Europe’s economic policymakers have been clinging desperately to austerity as a plausible cure for the continent’s ills, despite the mounting evidence that it is making things worse, not better. But over the weekend, European Union economic commissioner Olli Rehn finally signaled support for stepping back from austerity’s abyss. And on Monday, European Commission President Jose Manuel Barroso echoed that call, saying, “While I think this policy is fundamentally right, I think it has reached its limits … A policy to be successful not only has to be properly designed, it has to have the minimum of political and social support."
This is a welcome reversal – carefully couched though it is – that comes at the end of a very bad run for those promoting deep spending cuts and fiscal consolidation. Not only has austerity clearly not worked for the Eurozone, which seems headed for another round of bad economic news, but the intellectual underpinning for austerity has fallen to bits because of, among other things, an Excel error. As the Atlantic’s Matt O’Brien puts it:
Austerians have had their worst week since the last time GDP numbers came out for a country that's tried austerity.

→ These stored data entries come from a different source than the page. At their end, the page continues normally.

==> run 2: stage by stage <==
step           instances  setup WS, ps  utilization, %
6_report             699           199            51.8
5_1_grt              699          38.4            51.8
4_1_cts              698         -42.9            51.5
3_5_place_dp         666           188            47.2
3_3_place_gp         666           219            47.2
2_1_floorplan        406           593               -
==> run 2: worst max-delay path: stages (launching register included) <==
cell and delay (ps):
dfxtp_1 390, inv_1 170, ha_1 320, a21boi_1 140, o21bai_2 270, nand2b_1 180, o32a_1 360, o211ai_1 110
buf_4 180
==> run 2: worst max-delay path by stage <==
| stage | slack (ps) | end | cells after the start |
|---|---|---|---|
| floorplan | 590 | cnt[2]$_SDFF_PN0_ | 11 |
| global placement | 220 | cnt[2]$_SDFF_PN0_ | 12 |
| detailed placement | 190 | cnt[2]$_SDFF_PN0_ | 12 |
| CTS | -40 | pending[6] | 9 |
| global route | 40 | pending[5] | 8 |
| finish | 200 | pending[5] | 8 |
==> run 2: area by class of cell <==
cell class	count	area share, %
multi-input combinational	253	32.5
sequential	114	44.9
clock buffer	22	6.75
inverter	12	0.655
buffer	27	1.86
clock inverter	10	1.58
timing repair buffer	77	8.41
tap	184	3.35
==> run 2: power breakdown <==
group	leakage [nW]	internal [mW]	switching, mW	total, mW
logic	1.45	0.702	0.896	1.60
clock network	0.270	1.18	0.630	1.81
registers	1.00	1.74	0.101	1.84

But this time is, well, different. It's not "just" that southern Europe is stuck in a depression and Britain is stuck in a no-growth trap. It's that the very intellectual foundations of austerity are unraveling. In other words, economists are finding out that austerity doesn't work in practice or in theory.
Just three days ago, a top European economic policymaker was promoting a plan “focused on fiscal consolidation.” But in the face of rising public discontent and louder protestations from some European leaders, that plan now seems consigned to the dustbin of history. (And European markets are jumping accordingly.) As the BBC’s Gavin Hewitt writes:
[T]he austerity believers are in retreat. Ireland and Portugal have been granted seven more years to meet their targets. Spain is likely to miss its target for reducing its deficit. Indeed, it had the biggest public deficit in the EU last year. Increasingly it looks as if it will get more time. Perhaps two more years. Suddenly targets are being eased and relaxed.

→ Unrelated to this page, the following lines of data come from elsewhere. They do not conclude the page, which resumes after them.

==> src/rtl/gen_pkg.sv <==
// Shared definitions for the signal-generation path (communication, sweep_gen, dds).
package gen_pkg;

  localparam int unsigned TW_WIDTH    = 32;
  localparam int unsigned DWELL_WIDTH = 24;

  typedef enum logic [1:0] {
    StIdle,
    StEmit,
    StDwell,
    StDone
  } state_e;

endpackage

==> src/rtl/sweep_dwell_timer.sv <==
// Loadable dwell down-counter; expire is high once the count has reached zero.
module sweep_dwell_timer
  import gen_pkg::*;
#(
  parameter int unsigned DW = DWELL_WIDTH
) (
  input  logic          clk,
  input  logic          rst,
  input  logic          load,
  input  logic [DW-1:0] dwell,
  output logic          expire
);

  logic [DW-1:0] cnt_q;

  // A dwell of zero behaves like one: the loaded count is max(dwell,1)-1.
  always_ff @(posedge clk) begin
    if (rst) begin
      cnt_q <= '0;
    end else if (load) begin
      cnt_q <= (dwell == '0) ? '0 : dwell - DW'(1);
    end else if (cnt_q != '0) begin
      cnt_q <= cnt_q - DW'(1);
    end
  end

  assign expire = (cnt_q == '0);

endmodule

==> src/rtl/sweep_gen.sv <==
// Frequency-sweep sequencer: steps the dds tuning word from f_start to f_stop,
// strobing set for each point and holding it for the programmed dwell.
module sweep_gen
  import gen_pkg::*;
#(
  parameter int unsigned W  = TW_WIDTH,
  parameter int unsigned DW = DWELL_WIDTH
) (
  input  logic          clk,
  input  logic          rst,
  input  logic          start,
  input  logic          abort,
  input  logic          repeat_mode,
  input  logic [W-1:0]  f_start,
  input  logic [W-1:0]  f_stop,
  input  logic [W-1:0]  f_step,
  input  logic [DW-1:0] dwell,
  output logic [W-1:0]  m,
  output logic          set,
  output logic          en,
  output logic          busy,
  output logic          done
);

  state_e        state_q;
  logic [W-1:0]  start_q, stop_q, step_q;
  logic [DW-1:0] dwell_q;
  logic          rep_q, up_q;
  logic [W:0]    sum, diff;
  logic [W-1:0]  next_pt;
  logic          expire;

  sweep_dwell_timer #(
    .DW (DW)
  ) u_timer (
    .clk    (clk),
    .rst    (rst),
    .load   (state_q == StEmit),
    .dwell  (dwell_q),
    .expire (expire)
  );

  // Carry/borrow and overshoot both clamp to f_stop; a zero step jumps straight there.
  always_comb begin
    sum     = {1'b0, m} + {1'b0, step_q};
    diff    = {1'b0, m} - {1'b0, step_q};
    next_pt = stop_q;
    if (step_q != '0) begin
      if (up_q) begin
        if (!sum[W] && (sum[W-1:0] < stop_q)) next_pt = sum[W-1:0];
      end else begin
        if (!diff[W] && (diff[W-1:0] > stop_q)) next_pt = diff[W-1:0];
      end
    end
  end

  always_ff @(posedge clk) begin
    if (rst) begin
      state_q <= StIdle;
      start_q <= '0;
      stop_q  <= '0;
      step_q  <= '0;
      dwell_q <= '0;
      rep_q   <= 1'b0;
      up_q    <= 1'b0;
      m       <= '0;
      set     <= 1'b0;
      en      <= 1'b0;
      busy    <= 1'b0;
      done    <= 1'b0;
    end else if (abort) begin
      state_q <= StIdle;
      set     <= 1'b0;
      en      <= 1'b0;
      busy    <= 1'b0;
      done    <= 1'b0;
    end else begin
      unique case (state_q)
        StIdle: begin
          if (start) begin
            start_q <= f_start;
            stop_q  <= f_stop;
            step_q  <= f_step;
            dwell_q <= dwell;
            rep_q   <= repeat_mode;
            up_q    <= (f_stop >= f_start);
            m       <= f_start;
            set     <= 1'b1;
            en      <= 1'b1;
            busy    <= 1'b1;
            state_q <= StEmit;
          end
        end
        StEmit: begin
          set     <= 1'b0;
          state_q <= StDwell;
        end
        StDwell: begin
          if (expire) begin
            if (m == stop_q) begin
              done    <= 1'b1;
              state_q <= StDone;
            end else begin
              m       <= next_pt;
              set     <= 1'b1;
              state_q <= StEmit;
            end
          end
        end
        StDone: begin
          done <= 1'b0;
          if (rep_q) begin
            m       <= start_q;
            set     <= 1'b1;
            state_q <= StEmit;
          end else begin
            busy    <= 1'b0;
            state_q <= StIdle;
          end
        end
        default: state_q <= StIdle;
      endcase
    end
  end

endmodule

==> config.mk <==
export PLATFORM = sky130hd
export DESIGN_NAME = sweep_gen
export DESIGN_NICKNAME = d
export VERILOG_FILES = /design/src/rtl/gen_pkg.sv /design/src/rtl/sweep_dwell_timer.sv /design/src/rtl/sweep_gen.sv
export SDC_FILE = /design/constraint.sdc
export NUM_CORES = 1
export LEC_CHECK = 0
export BUFFER_PORTS_ARGS = -buffer_cell sky130_fd_sc_hd__buf_2
export CORE_MARGIN = 4
export CORE_UTILIZATION = 50
export DETAILED_ROUTE_END_ITERATION = 12
export PLACE_DENSITY = 0.82
export SYNTH_ARGS = -nofsm -noshare
export SYNTH_HDL_FRONTEND = slang
export SYNTH_SLANG_ARGS = --single-unit
==> constraint.sdc <==
create_clock -name clk -period 14.84 [get_ports clk]
set_input_delay 0 -clock clk [delete_from_list [all_inputs] [get_ports clk]]
set_output_delay 0 -clock clk [all_outputs]
set_load 0.05 [all_outputs]
==> reports/results.ini <==
[status]
outcome=finished clean

[logic_synthesis]
synth-simple-area-share_pct=22.27
post_synth.cell_area_avg_um2=7.246
post_synth_mux_area_share_pct=1.816
synth_compound_area_share_pct=23.46
yosys.area_share.xor_xnor_pct=7.696
yosysSeqAreaShare_pct=24.52
synth.top_cell.area_share_pct=24.52
asyncSetResetFlopFracSynth_pct=0
synthesis.area_um2=15020
synth_top_cell_by_area=dfxtp_1
synth.net_count=2361
synth_top_cells_by_area=dfxtp_1 25%, ha_1 13%, a21oi_1 9.9%
ys_warn_count=0
postSynthCellCount=2073
synth.distinct_cells=67
ys_ff_latch=184
synth-edff-count=0
combinational_family_with_the_most_area_after_synthesis=compound AO/OA/AOI/OAI gates
synth-adder-area-share_pct=13.68
yosys_most_used_dff=dfxtp_1

[clocking]
htree_num_levels=4
clock_path_buffers=2
number_of_clock_sinks=184
clock_insertion_delay_worst_skew_ns=0.47
numCtsBuffers=17
cts_tree=built
clkSlewWorstSetupHoldPaths_ns=0.07
cts.root.buffer_cell=clkbuf_16
post_cts_resized=0

[critical_path]
r2r.worst_path.cells=21
critical_path.reg2reg.endpoint=m[24]
timing_worst_setup_path_type=flip-flop to flip-flop
cp_max_fo=33
worstPathArrival_ns=7.05
worstSetupEndpoint=m[24]
r2r_slack_ns=8.15
worst_setup_path_end_kind=flip-flop
worst-endpoint-required_ns=15.20
rr_startpoint=step_q[10]
timing.critical_path.from_type=flip-flop
source_of_the_critical_timing_path=step_q[10]

[cells_and_area]
num-fill-cells=2618
share_of_cells_above_drive_strength_1_pct=10.37
net_count_reported_at_finish=2570
area_growth_pct=19.13

[grt]
grt_pass1_vias=16000
wire_length_of_the_first_global_routing_pass_mm=85.99
pin_count_of_the_biggest_net_entering_global_routing=96
groute.usage.overall_pct=32.30
gr-total-overflow=0
grt_antenna_before_repair=1

[routing]
drtAntennaViolNets=0
post_drt_wl_per_cell_um=20.30
finalWirelength_mm=54.50
detail_route.first_pass.iterations=7
via_count=16460
dr.first_iter.drc_count=1792
detail_route.drc_violations=0
avgViaCountPerCell=6.131

[floorplan]
fp-row-count=63
die_width_um=181.3
chipHeight_um=181.3
starting_density_of_the_core_pct=50.68
design.portCount=161
area_enclosed_by_the_die_boundary_um2=32880
core_um2=29640

[timing]
post-route-worst-setup-slack_ns=8.148
fmax_ghz=0.1494
skew_ns=0.01333
layout_min_cycle_time_ns=6.692
timing_max_transition_violations_final=0
worst_pin_slew_ns=1.087
period_share_pct=45.09
worst_slew_slack_as_a_fraction_of_its_limit_pct=27.52
timing.final.setup_violations=0
timing.setup.tns_ns=0
rsz0062_at_grt=false
final_layout_worst_hold_slack_ns=0.03070
hold_violations=0

[power_and_ir_drop]
report.power.total_mw=1.953
ir_drop_v=0.00009165
power_per_cell_area_nw_per_um2=109.1
leakagePower_nw=7.393

[placement]
dpl_worst_slack_ns=8.400
place_congestion=0.9864
portBuffers=160
place.detailed.hpwl_mm=38.21

[min_path]
min_path_type=primary input to flip-flop

[flow_run]
max-cap-violations=0

Yosys cell counts (all sizes together) (8+ instances only):
| master | count |
|---|---|
| a211oi | 33 |
| a21oi | 300 |
| nand4 | 34 |
| inv | 135 |
| a22oi | 18 |
| a311oi | 11 |
| clkbuf | 108 |
| nand2 | 329 |
| xnor2 | 99 |
| nor2b | 22 |
| o31ai | 9 |
| a221oi | 9 |
| or2 | 12 |
| buf | 10 |
| mux2 | 10 |
| dfxtp | 184 |
| o311ai | 14 |
| nand3 | 30 |
| mux2i | 16 |
| xor2 | 33 |
| or4 | 13 |
| o211ai | 16 |
| nor3 | 54 |
| nand2b | 25 |
| o22ai | 10 |
| o21bai | 12 |
| a21o | 22 |
| nor2 | 160 |
| ha | 161 |
| o21ai | 55 |
| a2111oi | 8 |
| or3 | 12 |
| nor4 | 27 |
area by class of cell:
| type | instances | area (um2) | area share, % |
|---|---|---|---|
| clock inverters | 13 | 145.1 | 0.8110 |
| flip-flops and latches | 184 | 3686 | 20.60 |
| well taps | 390 | 488.0 | 2.727 |
| repair buffers | 308 | 2250 | 12.57 |
| clock buffers | 18 | 429.2 | 2.398 |
| diodes | 1 | 2.502 | 0.01398 |
| multi-input cells | 1632 | 10370 | 57.97 |
| inverters | 139 | 521.8 | 2.915 |
per-stage QoR:
step,area (um2),cells,util [%]
after detailed placement,15980,2519,53.91
after global placement,15980,2519,53.91
final,17900,2685,60.38
after global routing,17890,2684,60.37
after floorplan,15020,2073,-
after CTS,17890,2684,60.37
power breakdown:
group / internal, mW / switching [mW] / total [mW]
clock: 0.249 / 0.221 / 0.470
sequential: 0.544 / 0.0620 / 0.606
combinational: 0.349 / 0.529 / 0.878
total: 1.14 / 0.812 / 1.95
worst min-delay path by stage:
stage,start,to,slack [ns],depth (start not counted)
6_report,rst,step_q[19],0.03,2
5_1_grt,rst,start_q[31],0.05,2
4_1_cts,rst,step_q[19],0.02,2
3_5_place_dp,dwell[17],dwell_q[17],0.25,3
3_3_place_gp,dwell[8],dwell_q[8],0.24,3
2_1_floorplan,f_start[0],start_q[0],0.14,2
layer usage:
layer,vias up,part of all wire (%),GRT usage (%)
li1,7703,-,-
met4,2,5.4,16.42
met2,852,48,54.84
met3,225,7.7,6.765
met5,-,0.020,0
met1,7680,39,38.57
sequential cells by signal, summed over array words and instances (netlist names):
name	cells
dwell_q	24
m	32
busy	1
u_timer.cnt_q	24
start_q	32
up_q	1
rep_q	1
set	1
step_q	32
state_q	2
stop_q	32
en	1
done	1
kinds of logic (layout without fill, tap and decap cells):
logic type      after synthesis  count (layout)
compound gates              574             574
xor+xnor                    132             132
fa+ha+maj                   163             163
buf+inv                     257             478
flops                       184             184
mux                          26              26
other cells                   0               1
simple gates                737             737
timing repair:
action | in CTS | in global routing
endpoints found under the hold margin | 130 | 0
hold buffers | 134 | 0
setup buffers | 0 | 0
placed cells by master, fill, tap and decap left out, drive strengths merged, types with 27 or more instances in the layout:
cell type    instances
a211oi              33
a21oi              300
buf                174
dfxtp              184
dlygate4sd3        134
ha                 161
inv                138
nand2              329
nand3               30
nand4               34
nor2               160
nor3                54
nor4                27
o21ai               55
xnor2               99
xor2                33
critical path, stage by stage, from the launching register on:
cell and delay [ns]:
dfxtp_1 0.38, inv_1 0.06, ha_1 0.42, or4_1 0.58, or4_1 0.47, a21oi_1 0.31, nor4_1 0.12, o21ai_0 0.52
a41oi_1 0.30, a21oi_1 0.24, xnor2_1 0.23, ha_1 0.32, a21o_1 0.16, a211o_1 0.29, a211oi_1 0.26, nand3b_1 0.12
a211oi_1 0.43, nand2_1 0.11, buf_4 0.30, nor2_1 0.50, nor3_1 0.09, o41ai_1 0.35
Note: power is estimated with default switching activity, not from simulation.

What Europe's leaders and officials fear more now is unemployment, recession, and growing disillusionment with the eurozone that seems unable to deliver. Reducing debt is no longer the priority.

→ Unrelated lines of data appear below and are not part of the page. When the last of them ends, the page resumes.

==> src/rtl/ifu_fetch.sv <==
// Instruction fetch unit: owns the PC, issues in-order instruction-bus reads and
// buffers returned words in a small FIFO presented one per cycle to if_id.
module ifu_fetch #(
  parameter logic [31:0] RESET_PC   = 32'h0000_0000,
  parameter logic [31:0] NOP_INST   = 32'h0000_0013,
  parameter int unsigned FIFO_DEPTH = 2
) (
  input  logic        clk,
  input  logic        rst,
  input  logic        ex_jump_flag_i,
  input  logic [31:0] ex_jump_addr_i,
  input  logic        hold_i,
  output logic        ibus_req_o,
  output logic [31:0] ibus_addr_o,
  input  logic        ibus_gnt_i,
  input  logic        ibus_rvalid_i,
  input  logic [31:0] ibus_rdata_i,
  output logic [31:0] inst_o,
  output logic [31:0] inst_addr_o,
  output logic        inst_valid_o
);

  localparam int unsigned AW = $clog2(FIFO_DEPTH);
  localparam int unsigned CW = AW + 1;
  localparam logic [CW:0] DEPTH_C = (CW+1)'(FIFO_DEPTH);

  typedef enum logic [1:0] {ST_BOOT, ST_FETCH, ST_DRAIN} state_t;

  state_t        state_q, state_d;
  logic [31:0]   pc_q;
  logic [CW-1:0] out_q, disc_q, cnt_q, disc_jump;
  logic [AW-1:0] wr_q, rd_q, aw_q, ar_q;
  logic [31:0]   data_mem  [FIFO_DEPTH];
  logic [31:0]   iaddr_mem [FIFO_DEPTH];
  logic [31:0]   raddr_mem [FIFO_DEPTH];
  logic          hs, push, pop;

  assign hs        = ibus_req_o & ibus_gnt_i;
  assign push      = ibus_rvalid_i & (disc_q == '0) & ~ex_jump_flag_i;
  assign pop       = (cnt_q != '0) & ~hold_i & ~ex_jump_flag_i;
  // A response arriving in the jump cycle is already stale and counts against discard.
  assign disc_jump = out_q - CW'(ibus_rvalid_i);

  always_comb begin
    state_d    = state_q;
    ibus_req_o = (state_q == ST_FETCH) & ~ex_jump_flag_i &
                 (({1'b0, cnt_q} + {1'b0, out_q}) < DEPTH_C);
    unique case (state_q)
      ST_BOOT:  state_d = ST_FETCH;
      ST_FETCH: if (ex_jump_flag_i && disc_jump != '0) state_d = ST_DRAIN;
      ST_DRAIN: if (!ex_jump_flag_i && disc_q == '0) state_d = ST_FETCH;
      default:  state_d = ST_BOOT;
    endcase
  end

  always_ff @(posedge clk or posedge rst) begin
    if (rst) begin
      state_q <= ST_BOOT;
      pc_q    <= RESET_PC;
      out_q   <= '0;
      disc_q  <= '0;
      cnt_q   <= '0;
      wr_q    <= '0;
      rd_q    <= '0;
      aw_q    <= '0;
      ar_q    <= '0;
    end else begin
      state_q <= state_d;
      if (ex_jump_flag_i) begin
        pc_q   <= ex_jump_addr_i & ~32'h3;
        out_q  <= disc_jump;
        disc_q <= disc_jump;
        cnt_q  <= '0;
        wr_q   <= '0;
        rd_q   <= '0;
        ar_q   <= aw_q;
      end else begin
        if (hs) begin
          pc_q <= pc_q + 32'd4;
          aw_q <= aw_q + AW'(1);
        end
        out_q <= out_q + CW'(hs) - CW'(ibus_rvalid_i);
        if (ibus_rvalid_i && disc_q != '0) disc_q <= disc_q - CW'(1);
        if (push) begin
          wr_q <= wr_q + AW'(1);
          ar_q <= ar_q + AW'(1);
        end
        if (pop) rd_q <= rd_q + AW'(1);
        cnt_q <= cnt_q + CW'(push) - CW'(pop);
      end
    end
  end

  // Request addresses are captured at grant and paired with their data on return.
  always_ff @(posedge clk) begin
    if (hs) raddr_mem[aw_q] <= pc_q;
    if (push) begin
      data_mem[wr_q]  <= ibus_rdata_i;
      iaddr_mem[wr_q] <= raddr_mem[ar_q];
    end
  end

  assign ibus_addr_o  = pc_q;
  assign inst_valid_o = (cnt_q != '0);
  assign inst_o       = inst_valid_o ? data_mem[rd_q]  : NOP_INST;
  assign inst_addr_o  = inst_valid_o ? iaddr_mem[rd_q] : '0;

`ifndef SYNTHESIS
  a_no_overflow: assert property (@(posedge clk) disable iff (rst)
    !(push && !pop && cnt_q == CW'(FIFO_DEPTH)));
  a_rsp_expected: assert property (@(posedge clk) disable iff (rst)
    !(ibus_rvalid_i && out_q == '0));
  a_budget: assert property (@(posedge clk) disable iff (rst)
    (({1'b0, cnt_q} + {1'b0, out_q}) <= DEPTH_C));
`endif

endmodule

Before getting too excited, it should be made clear that we don’t yet know what sort of new policies Europe’s lawmakers have in mind. And the Germans, receiving marks for consistency, are resisting the push to ease deficit-cutting.
But the tragedy of this whole episode is that there were plenty of economists warning that austerity would have detrimental effects and would, ultimately, prove counterproductive. It just took years of misery and millions of people losing their jobs, homes and hope to get European policymakers to agree.